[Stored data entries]
::::::

Background: an optimization exercise with open tools, aiming at small area, a short achievable clock period and few clock cycles. Do not read the settings as production practice.
RTL that was checked went through simulation tests only; none was proved equivalent to the original.
Power and IR drop assume default switching activity.

==> job 9931 <==
// gld
module gld (
  input  wire        clk,
  input  wire        rst,
  input  wire        cmd_valid,
  output wire        cmd_ready,
  input  wire [39:0] cmd_word,
  output wire        ch_we,
  output wire [1:0]  ch_idx,
  output reg  [15:0] ch_val,
  output wire        tx_query,
  output wire        rx_release,
  output wire        hs_done,
  output wire        hs_ok,
  output wire        rsp_valid,
  output reg  [31:0] rsp_data,
  output wire        dbg_byte_valid,
  output wire [7:0]  dbg_byte
);
Settings: LEC_CHECK=0, CAP_MARGIN=20, CORE_MARGIN=2, CORE_UTILIZATION=65, SETUP_SLACK_MARGIN=4.0, SLEW_MARGIN=20; clock period 8.0 ns.
standard.sh (not shown) runs the stock make flow with config.mk's settings and CLKGATE_MAP_FILE= SYNTH_SCRIPT=/design/flow/synth_recipe.tcl, a recipe that flattens the netlist after the stock synthesis.
==> flow/flow/run.sh <==
#!/bin/bash
# Standard layout (the standard.sh: standard synthesis, floorplan, place, CTS, route),
# with two changes to how the layout is made:
#  - sizing may swap a cell for one of another footprint (MATCH_CELL_FOOTPRINT=0), so the
#    resizer can upsize weak drivers instead of only adding buffers;
#  - ports are buffered with sky130_fd_sc_hd__buf_2 rather than the default delay-type buffer.
# All output of make (and of the tools it runs) goes to flow_make.log here; ORFS's own per-step
# logs are under orfs/logs/.
set -euo pipefail
bash standard.sh MATCH_CELL_FOOTPRINT=0 "BUFFER_PORTS_ARGS=-buffer_cell sky130_fd_sc_hd__buf_2" finish > flow_make.log 2>&1
==> job 5393: changes against job 9931 <==
--- a/flow/design.v
+++ b/flow/design.v
@@ -13,17 +13,19 @@
   output wire        hs_ok,
   output wire        rsp_valid,
   output reg  [31:0] rsp_data,
   output wire        dbg_byte_valid,
   output wire [7:0]  dbg_byte
 );
   localparam [15:0] CRC_HDR = 16'hEBA0;    
   reg [2:0]  fstate;
-  reg [2:0]  cursor;
+  reg [7:0]  coh;           
+  wire [2:0] cursor = {coh[4] | coh[5] | coh[6] | coh[7], coh[2] | coh[3] | coh[6] | coh[7],
+                       coh[1] | coh[3] | coh[5] | coh[7]};
   reg [7:0]  acc;
   reg        hdr;           
   reg [7:0]  id, len, didx;
   reg [15:0] ck;
   reg        ckidx;
   reg [31:0] accept_cnt, reject_cnt;
   reg        rx_en;
   reg [1:0]  hs_state;
@@ -136,32 +138,32 @@
       for (a = 0; a <= m; a = a + 1)
         s_n[m] = s_n[m] | (tl[a] & th[m - a]);
     end
     for (m = 0; m < 8; m = m + 1)
       pat_n[m] = ~tl[m + 1] & s_n[m + 1];
   end
   wire       ra_ok = (wa <= 16'd10);
   wire [10:0] ra_n = ra_ok ? (11'd1 << wa[3:0]) : 11'd0;
-  wire [7:0] b = acc | (p_pat << cursor);
-  reg        done;          
+  wire [8:0] plen_t = {p_len, 1'b1};                      
+  reg  [7:0] b, coh_adv;
+  reg        done;
+  integer bi, bj;
   always @* begin
-    case (cursor)
-      3'd0: done = p_len[8];
-      3'd1: done = p_len[7];
-      3'd2: done = p_len[6];
-      3'd3: done = p_len[5];
-      3'd4: done = p_len[4];
-      3'd5: done = p_len[3];
-      3'd6: done = p_len[2];
-      default: done = p_len[1];
-    endcase
+    done = 1'b0;
+    for (bi = 0; bi < 8; bi = bi + 1) begin
+      b[bi]       = acc[bi];
+      coh_adv[bi] = 1'b0;
+      done        = done | (coh[bi] & plen_t[8 - bi]);
+      for (bj = 0; bj <= bi; bj = bj + 1) begin
+        b[bi]       = b[bi] | (coh[bj] & p_pat[bi - bj]);
+        coh_adv[bi] = coh_adv[bi] | (coh[bj] & plen_t[bi - bj] & ~plen_t[bi - bj + 1]);
+      end
+    end
   end
-  wire [2:0] plen3 = {p_len[4], p_len[6] | (p_len[2] & ~p_len[4]),
-                      (p_len[1] & ~p_len[2]) | (p_len[3] & ~p_len[4]) | (p_len[5] & ~p_len[6]) | (p_len[7] & ~p_len[8])};
   wire       fire    = p_pe & done;
   wire       val_hi  = fire & (fstate == 3'd5) & ckidx;            
   wire       crc_ok  = lo_ok & (crc[15:8] == b);
   wire       val_ok  = val_hi & crc_ok;
   wire       val_bad = val_hi & ~crc_ok;
   function [31:0] inc32;
     input [31:0] q;
     input        e;
@@ -248,27 +250,28 @@
         crc <= crc_step(crc, b);
     end
   end
   always @(posedge clk) begin
     p_pat <= pat_n;
     p_len <= s_n;
     p_ra  <= ra_n;
   end
-  reg [2:0]  fstate_n, cursor_n;
+  reg [2:0]  fstate_n;
+  reg [7:0]  coh_n;
   reg [7:0]  acc_n, id_n, len_n, didx_n;
   reg        hdr_n, ckidx_n, rx_en_n, presence_n, cmd_err_n, rec_n, lo_ok_n;
   reg [15:0] ck_n, unit_n;
   reg [1:0]  hs_state_n;
   reg [6:0]  hs_count_n;
   reg        disp_n, hsfail_n;
   reg [1:0]  di_n;
   always @* begin
     fstate_n   = fstate;
-    cursor_n   = cursor;
+    coh_n      = coh;
     acc_n      = acc;
     hdr_n      = hdr;
     id_n       = id;
     len_n      = len;
     didx_n     = didx;
     ck_n       = ck;
     ckidx_n    = ckidx;
     rx_en_n    = rx_en;
@@ -284,22 +287,22 @@
     hsfail_n   = 1'b0;
     if (disp) begin
       di_n = di + 2'd1;
       if (di == 2'd3)
         disp_n = 1'b0;
     end
     if (p_burst) begin
       acc_n    = 8'd0;
-      cursor_n = 3'd0;
+      coh_n    = 8'd1;
     end
     if (p_pe) begin
       if (done) begin
         acc_n    = 8'd0;
-        cursor_n = 3'd0;
+        coh_n    = 8'd1;
         case (fstate)
           3'd0: begin
             if (b == 8'h55) begin
               hdr_n    = 1'b1;
               fstate_n = 3'd1;
             end
           end
           3'd1: begin
@@ -344,29 +347,29 @@
                   di_n   = 2'd0;
                 end
               end
             end
           end
         endcase
       end else begin
         acc_n    = b;
-        cursor_n = cursor + plen3;
+        coh_n    = coh_adv;
       end
     end
     if (p_hsstart) begin
       fstate_n   = 3'd0;
       hdr_n      = 1'b0;
       id_n       = 8'd0;
       len_n      = 8'd0;
       didx_n     = 8'd0;
       ck_n       = 16'd0;
       ckidx_n    = 1'b0;
       acc_n      = 8'd0;
-      cursor_n   = 3'd0;
+      coh_n      = 8'd1;
       presence_n = 1'b0;
       hs_count_n = 7'd0;
       hs_state_n = 2'd1;
       rx_en_n    = 1'b1;
       rec_n      = 1'b0;
     end
     if (p_hstick & (hs_state == 2'd1)) begin
       hs_count_n = hs_count + 7'd1;
@@ -393,17 +396,17 @@
         end else
           cmd_err_n = 1'b1;
       end
     end
   end
   always @(posedge clk) begin
     if (rst) begin
       fstate     <= 3'd0;
-      cursor     <= 3'd0;
+      coh        <= 8'd1;
       acc        <= 8'd0;
       hdr        <= 1'b0;
       id         <= 8'd0;
       len        <= 8'd0;
       didx       <= 8'd0;
       ck         <= 16'd0;
       ckidx      <= 1'b0;
       accept_cnt <= 32'd0;
@@ -426,17 +429,17 @@
       p_hstick   <= 1'b0;
       p_rd       <= 1'b0;
       disp       <= 1'b0;
       di         <= 2'd0;
       hold       <= 1'b0;
       hsfail     <= 1'b0;
     end else begin
       fstate     <= fstate_n;
-      cursor     <= cursor_n;
+      coh        <= coh_n;
       acc        <= acc_n;
       hdr        <= hdr_n;
       id         <= id_n;
       len        <= len_n;
       didx       <= didx_n;
       ck         <= ck_n;
       ckidx      <= ckidx_n;
       accept_cnt <= p_hsstart ? 32'd0 : inc32(accept_cnt, val_ok);
- ABC_AREA: not set -> 1
- CTS_CLUSTER_DIAMETER: not set -> 120
- CTS_CLUSTER_SIZE: not set -> 25
==> job 6446: changes against job 9931 <==
--- a/flow/design.v
+++ b/flow/design.v
@@ -13,17 +13,19 @@
   output wire        hs_ok,
   output wire        rsp_valid,
   output reg  [31:0] rsp_data,
   output wire        dbg_byte_valid,
   output wire [7:0]  dbg_byte
 );
   localparam [15:0] CRC_HDR = 16'hEBA0;    
   reg [2:0]  fstate;
-  reg [2:0]  cursor;
+  reg [7:0]  coh;           
+  wire [2:0] cursor = {coh[4] | coh[5] | coh[6] | coh[7], coh[2] | coh[3] | coh[6] | coh[7],
+                       coh[1] | coh[3] | coh[5] | coh[7]};
   reg [7:0]  acc;
   reg        hdr;           
   reg [7:0]  id, len, didx;
   reg [15:0] ck;
   reg        ckidx;
   reg [31:0] accept_cnt, reject_cnt;
   reg        rx_en;
   reg [1:0]  hs_state;
@@ -136,32 +138,32 @@
       for (a = 0; a <= m; a = a + 1)
         s_n[m] = s_n[m] | (tl[a] & th[m - a]);
     end
     for (m = 0; m < 8; m = m + 1)
       pat_n[m] = ~tl[m + 1] & s_n[m + 1];
   end
   wire       ra_ok = (wa <= 16'd10);
   wire [10:0] ra_n = ra_ok ? (11'd1 << wa[3:0]) : 11'd0;
-  wire [7:0] b = acc | (p_pat << cursor);
-  reg        done;          
+  wire [8:0] plen_t = {p_len, 1'b1};                      
+  reg  [7:0] b, coh_adv;
+  reg        done;
+  integer bi, bj;
   always @* begin
-    case (cursor)
-      3'd0: done = p_len[8];
-      3'd1: done = p_len[7];
-      3'd2: done = p_len[6];
-      3'd3: done = p_len[5];
-      3'd4: done = p_len[4];
-      3'd5: done = p_len[3];
-      3'd6: done = p_len[2];
-      default: done = p_len[1];
-    endcase
+    done = 1'b0;
+    for (bi = 0; bi < 8; bi = bi + 1) begin
+      b[bi]       = acc[bi];
+      coh_adv[bi] = 1'b0;
+      done        = done | (coh[bi] & plen_t[8 - bi]);
+      for (bj = 0; bj <= bi; bj = bj + 1) begin
+        b[bi]       = b[bi] | (coh[bj] & p_pat[bi - bj]);
+        coh_adv[bi] = coh_adv[bi] | (coh[bj] & plen_t[bi - bj] & ~plen_t[bi - bj + 1]);
+      end
+    end
   end
-  wire [2:0] plen3 = {p_len[4], p_len[6] | (p_len[2] & ~p_len[4]),
-                      (p_len[1] & ~p_len[2]) | (p_len[3] & ~p_len[4]) | (p_len[5] & ~p_len[6]) | (p_len[7] & ~p_len[8])};
   wire       fire    = p_pe & done;
   wire       val_hi  = fire & (fstate == 3'd5) & ckidx;            
   wire       crc_ok  = lo_ok & (crc[15:8] == b);
   wire       val_ok  = val_hi & crc_ok;
   wire       val_bad = val_hi & ~crc_ok;
   function [31:0] inc32;
     input [31:0] q;
     input        e;
@@ -248,27 +250,28 @@
         crc <= crc_step(crc, b);
     end
   end
   always @(posedge clk) begin
     p_pat <= pat_n;
     p_len <= s_n;
     p_ra  <= ra_n;
   end
-  reg [2:0]  fstate_n, cursor_n;
+  reg [2:0]  fstate_n;
+  reg [7:0]  coh_n;
   reg [7:0]  acc_n, id_n, len_n, didx_n;
   reg        hdr_n, ckidx_n, rx_en_n, presence_n, cmd_err_n, rec_n, lo_ok_n;
   reg [15:0] ck_n, unit_n;
   reg [1:0]  hs_state_n;
   reg [6:0]  hs_count_n;
   reg        disp_n, hsfail_n;
   reg [1:0]  di_n;
   always @* begin
     fstate_n   = fstate;
-    cursor_n   = cursor;
+    coh_n      = coh;
     acc_n      = acc;
     hdr_n      = hdr;
     id_n       = id;
     len_n      = len;
     didx_n     = didx;
     ck_n       = ck;
     ckidx_n    = ckidx;
     rx_en_n    = rx_en;
@@ -284,22 +287,22 @@
     hsfail_n   = 1'b0;
     if (disp) begin
       di_n = di + 2'd1;
       if (di == 2'd3)
         disp_n = 1'b0;
     end
     if (p_burst) begin
       acc_n    = 8'd0;
-      cursor_n = 3'd0;
+      coh_n    = 8'd1;
     end
     if (p_pe) begin
       if (done) begin
         acc_n    = 8'd0;
-        cursor_n = 3'd0;
+        coh_n    = 8'd1;
         case (fstate)
           3'd0: begin
             if (b == 8'h55) begin
               hdr_n    = 1'b1;
               fstate_n = 3'd1;
             end
           end
           3'd1: begin
@@ -344,29 +347,29 @@
                   di_n   = 2'd0;
                 end
               end
             end
           end
         endcase
       end else begin
         acc_n    = b;
-        cursor_n = cursor + plen3;
+        coh_n    = coh_adv;
       end
     end
     if (p_hsstart) begin
       fstate_n   = 3'd0;
       hdr_n      = 1'b0;
       id_n       = 8'd0;
       len_n      = 8'd0;
       didx_n     = 8'd0;
       ck_n       = 16'd0;
       ckidx_n    = 1'b0;
       acc_n      = 8'd0;
-      cursor_n   = 3'd0;
+      coh_n      = 8'd1;
       presence_n = 1'b0;
       hs_count_n = 7'd0;
       hs_state_n = 2'd1;
       rx_en_n    = 1'b1;
       rec_n      = 1'b0;
     end
     if (p_hstick & (hs_state == 2'd1)) begin
       hs_count_n = hs_count + 7'd1;
@@ -393,17 +396,17 @@
         end else
           cmd_err_n = 1'b1;
       end
     end
   end
   always @(posedge clk) begin
     if (rst) begin
       fstate     <= 3'd0;
-      cursor     <= 3'd0;
+      coh        <= 8'd1;
       acc        <= 8'd0;
       hdr        <= 1'b0;
       id         <= 8'd0;
       len        <= 8'd0;
       didx       <= 8'd0;
       ck         <= 16'd0;
       ckidx      <= 1'b0;
       accept_cnt <= 32'd0;
@@ -426,17 +429,17 @@
       p_hstick   <= 1'b0;
       p_rd       <= 1'b0;
       disp       <= 1'b0;
       di         <= 2'd0;
       hold       <= 1'b0;
       hsfail     <= 1'b0;
     end else begin
       fstate     <= fstate_n;
-      cursor     <= cursor_n;
+      coh        <= coh_n;
       acc        <= acc_n;
       hdr        <= hdr_n;
       id         <= id_n;
       len        <= len_n;
       didx       <= didx_n;
       ck         <= ck_n;
       ckidx      <= ckidx_n;
       accept_cnt <= p_hsstart ? 32'd0 : inc32(accept_cnt, val_ok);
- CTS_CLUSTER_DIAMETER: not set -> 120
- CTS_CLUSTER_SIZE: not set -> 25
- SETUP_SLACK_MARGIN: 4.0 -> 4.4
==> summary of the runs <==
- In job 5393 the flip-flop and latch count is higher than in job 9931, by 5.
- Sequential share of layout area, highest first: job 9931, job 5393, job 6446.
- Job 6446 finished clean. Job 9931 produced a clean layout. Job 5393 completed without violations.
- Global-route usage: job 6446 is lower than job 9931 (0.98 points).
- The lowest combinational power belongs to job 9931, the highest to job 5393.
- Fmax: job 5393 < job 9931 < job 6446.
- Core utilization: job 5393 < job 9931 < job 6446.
- The lowest non-clock buffer count belongs to job 5393, the highest to job 6446.
Testbench counts of job 5393, summed over its fixed seeds: cycles 7,334.
Testbench counts of job 6446, summed over its fixed seeds: cycles 7,334.
No functional check of the RTL was part of job 9931.

separate check: timing with driven ports:
No port has a modelled driver above. Below, the same layouts with a new extraction and two added sets of constraints. Step 1 (the two cells are an assumption about what drives the block):
set clk [get_ports {clk}]
set_driving_cell -lib_cell sky130_fd_sc_hd__clkbuf_16 $clk
set_driving_cell -lib_cell sky130_fd_sc_hd__buf_2 [delete_from_list [all_inputs] $clk]
Step 2 adds t to the input delays and takes it off the output delays; t is the mean of the earliest and latest rising clock arrival at the registers after step 1. Input paths then give back, and output paths get back, about the clock's delay inside the block. a / b / c = ideal ports / drivers / drivers and shift; a / b = the first two.
| run | t, ns | setup WS [ns] | worst setup path after step 2 | clock arrival spread, ns | worst register clock-pin slew, ns |
|---|---|---|---|---|---|
| job 9931 | 0.590 | 4.032 / 3.976 / 3.494 | input to register | 0.020 / 0.020 | 0.07 / 0.07 |
| job 5393 | 0.575 | 3.981 / 3.926 / 3.713 | input to register | 0.030 / 0.030 | 0.11 / 0.11 |
| job 6446 | 0.582 | 4.202 / 4.145 / 3.693 | input to register | 0.022 / 0.022 | 0.11 / 0.11 |
After both steps every run listed still meets setup and hold. The setup slack of job 9931, which loses most, moves by -0.056 ns with the drivers and by -0.538 ns with both steps.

::::::

## Required work:
Return every line above where "belongs" appears.

## Response:
- The lowest combinational power belongs to job 9931, the highest to job 5393.
- The lowest non-clock buffer count belongs to job 5393, the highest to job 6446.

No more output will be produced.